*** The records ***

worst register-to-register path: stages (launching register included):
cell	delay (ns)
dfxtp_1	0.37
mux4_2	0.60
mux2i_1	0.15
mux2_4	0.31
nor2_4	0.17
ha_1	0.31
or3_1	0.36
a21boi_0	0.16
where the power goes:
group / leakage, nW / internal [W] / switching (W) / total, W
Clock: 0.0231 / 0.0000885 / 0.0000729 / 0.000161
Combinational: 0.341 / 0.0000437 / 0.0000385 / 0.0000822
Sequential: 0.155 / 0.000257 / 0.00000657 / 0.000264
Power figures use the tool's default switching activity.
===== src/rtl/td4_input_debounce.sv =====
// Switch conditioner for the TD4 cpu input port: 2-flop synchroniser,
// per-bit debounce counters, registered value and a one-cycle change strobe.
module td4_input_debounce #(
    parameter int WIDTH           = 4,
    parameter int DEBOUNCE_CYCLES = 16
) (
    input  logic             clk,
    input  logic             rst,
    input  logic [WIDTH-1:0] sw_raw,
    output logic [WIDTH-1:0] inp,
    output logic             inp_changed
);

    localparam int CNT_W = $clog2(DEBOUNCE_CYCLES + 1);
    localparam logic [CNT_W-1:0] CNT_MAX = CNT_W'(DEBOUNCE_CYCLES - 1);

    logic [WIDTH-1:0] sync1;
    logic [WIDTH-1:0] sync2;
    logic [CNT_W-1:0] cnt     [WIDTH];
    logic [CNT_W-1:0] cnt_nxt [WIDTH];
    logic [WIDTH-1:0] inp_nxt;
    logic             changed_nxt;

    always_ff @(posedge clk or posedge rst) begin
        if (rst) begin
            sync1 <= '0;
            sync2 <= '0;
        end else begin
            sync1 <= sw_raw;
            sync2 <= sync1;
        end
    end

    // Each bit runs its own counter; a matching sample drops any partial count.
    always_comb begin
        inp_nxt = inp;
        for (int i = 0; i < WIDTH; i++) begin
            cnt_nxt[i] = cnt[i];
            if (sync2[i] == inp[i]) begin
                cnt_nxt[i] = '0;
            end else if (cnt[i] == CNT_MAX) begin
                inp_nxt[i] = sync2[i];
                cnt_nxt[i] = '0;
            end else begin
                cnt_nxt[i] = cnt[i] + 1'b1;
            end
        end
        changed_nxt = (inp_nxt != inp);
    end

    always_ff @(posedge clk or posedge rst) begin
        if (rst) begin
            inp         <= '0;
            inp_changed <= 1'b0;
            for (int i = 0; i < WIDTH; i++) begin
                cnt[i] <= '0;
            end
        end else begin
            inp         <= inp_nxt;
            inp_changed <= changed_nxt;
            for (int i = 0; i < WIDTH; i++) begin
                cnt[i] <= cnt_nxt[i];
            end
        end
    end

endmodule
`src/rtl/lsu_pkg.sv`:
```
// Shared definitions for the memory-access unit: funct3 encodings, FSM state
// encoding and access-size helpers.
package lsu_pkg;

   // RV32I load/store funct3 encodings
   localparam logic [2:0] F3_LB  = 3'b000;
   localparam logic [2:0] F3_LH  = 3'b001;
   localparam logic [2:0] F3_LW  = 3'b010;
   localparam logic [2:0] F3_LBU = 3'b100;
   localparam logic [2:0] F3_LHU = 3'b101;
   localparam logic [2:0] F3_SB  = 3'b000;
   localparam logic [2:0] F3_SH  = 3'b001;
   localparam logic [2:0] F3_SW  = 3'b010;

   // FSM state codes, kept as plain constants so older tooling can reuse them
   localparam logic [2:0] S_IDLE = 3'd0;
   localparam logic [2:0] S_ACC0 = 3'd1;
   localparam logic [2:0] S_ACC1 = 3'd2;
   localparam logic [2:0] S_WAIT = 3'd3;
   localparam logic [2:0] S_RESP = 3'd4;

   typedef enum logic [2:0] {
      ST_IDLE = S_IDLE,
      ST_ACC0 = S_ACC0,
      ST_ACC1 = S_ACC1,
      ST_WAIT = S_WAIT,
      ST_RESP = S_RESP
   } lsu_state_e;

   // Byte-lane mask of an access that starts at lane 0
   function automatic logic [3:0] size_mask(input logic [1:0] sz);
      logic [3:0] m;
      case (sz)
         2'b00:   m = 4'b0001;
         2'b01:   m = 4'b0011;
         2'b10:   m = 4'b1111;
         default: m = 4'b0000;
      endcase
      return m;
   endfunction

   // Number of bytes touched by an access
   function automatic logic [2:0] size_bytes(input logic [1:0] sz);
      logic [2:0] b;
      case (sz)
         2'b00:   b = 3'd1;
         2'b01:   b = 3'd2;
         2'b10:   b = 3'd4;
         default: b = 3'd0;
      endcase
      return b;
   endfunction

   // funct3 values that have no RV32I load/store meaning
   function automatic logic is_illegal(input logic we, input logic [2:0] f3);
      return (f3 == 3'b011) || (f3[2:1] == 2'b11) || (we && f3[2]);
   endfunction

endpackage

```
`src/rtl/lsu_align.sv`:
```
// Combinational lane logic: places store data/mask across two words and
// extracts/extends load data from the two words read back.
module lsu_align
   import lsu_pkg::*;
(
   input  logic [1:0]  off,
   input  logic [2:0]  funct3,
   input  logic [31:0] wdata,
   input  logic [31:0] lo,
   input  logic [31:0] hi,
   output logic [63:0] wide_d,
   output logic [7:0]  wide_m,
   output logic [31:0] load_data
);

   logic [63:0] shifted;

   // Store placement and load alignment are plain shifts by the byte offset
   always_comb begin
      wide_d  = {32'b0, wdata} << {off, 3'b000};
      wide_m  = {4'b0, size_mask(funct3[1:0])} << off;
      shifted = {hi, lo} >> {off, 3'b000};
   end

   // Truncate to access size and extend according to the load flavour
   always_comb begin
      case (funct3)
         F3_LB:   load_data = {{24{shifted[7]}}, shifted[7:0]};
         F3_LH:   load_data = {{16{shifted[15]}}, shifted[15:0]};
         F3_LBU:  load_data = {24'b0, shifted[7:0]};
         F3_LHU:  load_data = {16'b0, shifted[15:0]};
         default: load_data = shifted[31:0];
      endcase
   end

endmodule

```
`src/rtl/mem_access_unit.sv`:
```
// Load/store access stage: one request at a time, splits word-crossing
// accesses into two memory cycles and reports completion with a pulse.
module mem_access_unit
   import lsu_pkg::*;
(
   input  logic        clk,
   input  logic        rst_n,
   input  logic        req_valid,
   output logic        req_ready,
   input  logic        req_we,
   input  logic [2:0]  req_funct3,
   input  logic [31:0] req_addr,
   input  logic [31:0] req_wdata,
   output logic        resp_valid,
   output logic [31:0] resp_rdata,
   output logic        resp_err,
   output logic        resp_split,
   output logic [31:0] mem_addr,
   output logic        mem_ren,
   input  logic [31:0] mem_rdata,
   output logic        mem_wen,
   output logic [31:0] mem_wdata,
   output logic [3:0]  mem_mask
);

   lsu_state_e  state_reg, state_next;
   logic        we_reg;
   logic [2:0]  funct3_reg;
   logic [1:0]  off_reg;
   logic [31:0] word_a_reg;
   logic [31:0] word_b_reg;
   logic [31:0] wdata_reg;
   logic        split_reg;
   logic        err_reg;
   logic [31:0] lo_reg;
   logic [31:0] rdata_reg;

   logic        accept;
   logic        req_illegal;
   logic        req_split;
   logic [63:0] wide_d;
   logic [7:0]  wide_m;
   logic [31:0] load_data;
   logic [31:0] align_lo;
   logic [31:0] align_hi;

   assign accept = (state_reg == ST_IDLE) && req_valid;

   // Classify the incoming request: illegal encodings skip memory entirely
   always_comb begin
      req_illegal = is_illegal(req_we, req_funct3);
      req_split   = !req_illegal &&
                    (({2'b00, req_addr[1:0]} + {1'b0, size_bytes(req_funct3[1:0])}) > 4'd4);
   end

   // In WAIT the current memory word is either the only word or the high word
   always_comb begin
      align_lo = split_reg ? lo_reg : mem_rdata;
      align_hi = split_reg ? mem_rdata : 32'b0;
   end

   lsu_align u_align (
      .off       (off_reg),
      .funct3    (funct3_reg),
      .wdata     (wdata_reg),
      .lo        (align_lo),
      .hi        (align_hi),
      .wide_d    (wide_d),
      .wide_m    (wide_m),
      .load_data (load_data)
   );

   // Next-state sequencing of the access
   always_comb begin
      state_next = state_reg;
      case (state_reg)
         ST_IDLE: begin
            if (accept)
               state_next = req_illegal ? ST_RESP : ST_ACC0;
         end
         ST_ACC0: begin
            if (split_reg)
               state_next = ST_ACC1;
            else if (!we_reg)
               state_next = ST_WAIT;
            else
               state_next = ST_RESP;
         end
         ST_ACC1: state_next = we_reg ? ST_RESP : ST_WAIT;
         ST_WAIT: state_next = ST_RESP;
         ST_RESP: state_next = ST_IDLE;
         default: state_next = ST_IDLE;
      endcase
   end

   // State register plus request latch and load-data capture
   always_ff @(posedge clk or negedge rst_n) begin
      if (!rst_n) begin
         state_reg  <= ST_IDLE;
         we_reg     <= 1'b0;
         funct3_reg <= 3'b0;
         off_reg    <= 2'b0;
         word_a_reg <= 32'b0;
         word_b_reg <= 32'b0;
         wdata_reg  <= 32'b0;
         split_reg  <= 1'b0;
         err_reg    <= 1'b0;
         lo_reg     <= 32'b0;
         rdata_reg  <= 32'b0;
      end else begin
         state_reg <= state_next;
         if (accept) begin
            we_reg     <= req_we;
            funct3_reg <= req_funct3;
            off_reg    <= req_addr[1:0];
            word_a_reg <= {req_addr[31:2], 2'b00};
            word_b_reg <= {req_addr[31:2], 2'b00} + 32'd4;
            wdata_reg  <= req_wdata;
            split_reg  <= req_split;
            err_reg    <= req_illegal;
            rdata_reg  <= 32'b0;
         end
         if (state_reg == ST_ACC1 && !we_reg)
            lo_reg <= mem_rdata;
         if (state_reg == ST_WAIT)
            rdata_reg <= load_data;
      end
   end

   // Memory and response outputs decoded from state and latched request only
   always_comb begin
      req_ready  = (state_reg == ST_IDLE);
      resp_valid = 1'b0;
      resp_rdata = 32'b0;
      resp_err   = 1'b0;
      resp_split = 1'b0;
      mem_addr   = 32'b0;
      mem_ren    = 1'b0;
      mem_wen    = 1'b0;
      mem_wdata  = 32'b0;
      mem_mask   = 4'b0;
      case (state_reg)
         ST_ACC0: begin
            mem_addr  = word_a_reg;
            mem_ren   = !we_reg;
            mem_wen   = we_reg;
            mem_mask  = wide_m[3:0];
            mem_wdata = we_reg ? wide_d[31:0] : 32'b0;
         end
         ST_ACC1: begin
            mem_addr  = word_b_reg;
            mem_ren   = !we_reg;
            mem_wen   = we_reg;
            mem_mask  = wide_m[7:4];
            mem_wdata = we_reg ? wide_d[63:32] : 32'b0;
         end
         ST_RESP: begin
            resp_valid = 1'b1;
            resp_rdata = rdata_reg;
            resp_err   = err_reg;
            resp_split = split_reg;
         end
         default: ;
      endcase
   end

endmodule

```
`config.mk`:
```
export PLATFORM = sky130hd
export DESIGN_NAME = mem_access_unit
export DESIGN_NICKNAME = d
export VERILOG_FILES = /design/src/rtl/lsu_pkg.sv /design/src/rtl/lsu_align.sv /design/src/rtl/mem_access_unit.sv
export SDC_FILE = /design/constraint.sdc
export NUM_CORES = 1
export LEC_CHECK = 0
export ABC_CLOCK_PERIOD_IN_PS = 4800
export BUFFER_PORTS_ARGS = -buffer_cell sky130_fd_sc_hd__buf_4
export CORE_UTILIZATION = 25
export DETAILED_ROUTE_END_ITERATION = 8
export GPL_ROUTABILITY_DRIVEN = 0
export PLACE_DENSITY = 0.51
export RECOVER_POWER = 100
export SLEW_MARGIN = 0
export SYNTH_ARGS = -nofsm -noshare
export SYNTH_HDL_FRONTEND = slang
export SYNTH_HIERARCHICAL = 1
export SYNTH_SLANG_ARGS = --single-unit
```
`constraint.sdc`:
```
create_clock -name clk -period 4.8 [get_ports clk]
set_clock_uncertainty 0.05 [all_clocks]
set_input_delay 0.72 -clock clk [delete_from_list [all_inputs] [get_ports clk]]
set_output_delay 0.72 -clock clk [all_outputs]
set_load 0.01 [all_outputs]
```
==> results of run 1 <==
## stage by stage
step	utilization, %	setup WS (ns)	cell area [um^2]
5_1_grt	30.6	0.559	12500
6_report	30.6	0.841	12500
2_1_floorplan	-	2.09	10400
3_3_place_gp	30.1	1.65	12300
3_5_place_dp	30.1	1.60	12300
4_1_cts	31.6	1.11	12900
## layer usage
metal / GRT usage, % / up-vias / share of wire [%]
met3: 3.86 / 26 / 5.3
met5: 0 / - / 0.040
met1: 19.9 / 4380 / 45
met4: 4.73 / 2 / 1.7
li1: - / 4300 / -
met2: 25.6 / 212 / 48
## power by group through the flow
| stage | clock [mW] | sequential (mW) | combinational (mW) |
|---|---|---|---|
| 3_3_place_gp | 0 | 2.61 | 3.48 |
| 2_1_floorplan | 0 | 2.34 | 2.65 |
| 3_5_place_dp | 0 | 2.63 | 3.53 |
| 5_1_grt | 1.60 | 2.71 | 3.75 |
| 4_1_cts | 1.56 | 2.61 | 3.54 |
| 6_report | 1.51 | 2.60 | 3.35 |
## area by class of cell
cell class                 count  area (um^2)
multi-input combinational    886         5720
sequential                   167         4180
timing repair buffer         221         1280
clock inverter                 7          144
antenna                        1         2.50
inverter                      12         45.0
clock buffer                  23          478
fill                        4426        28400
tap                          532          666
## worst max-delay path, stage by stage (launching register included)
cell and delay, ns:
dfrtp_4 0.75, clkbuf_2 0.97, mux2_1 0.41, a22o_1 0.24, a22o_1 0.23, clkbuf_1 0.13
## worst min path at each step
| stage | cells after the start | slack [ns] | end | start |
|---|---|---|---|---|
| after detailed placement | 2 | 0.41 | err_reg | err_reg |
| after global routing | 1 | 0.29 | word_b_reg[13] | rst_n |
| after floorplan | 0 | 0.37 | err_reg | rst_n |
| after global placement | 2 | 0.40 | err_reg | err_reg |
| after CTS | 1 | 0.27 | word_a_reg[13] | rst_n |
| final | 1 | 0.25 | word_a_reg[13] | rst_n |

*** End of The records ***

= What is being asked =
Return the lines beginning at the one that contains "0.27 | word_a_reg[13] | rst_n |" and continuing through the last line of the data, exactly as they stand and without any others.

= Result for this task =
| after CTS | 1 | 0.27 | word_a_reg[13] | rst_n |
| final | 1 | 0.25 | word_a_reg[13] | rst_n |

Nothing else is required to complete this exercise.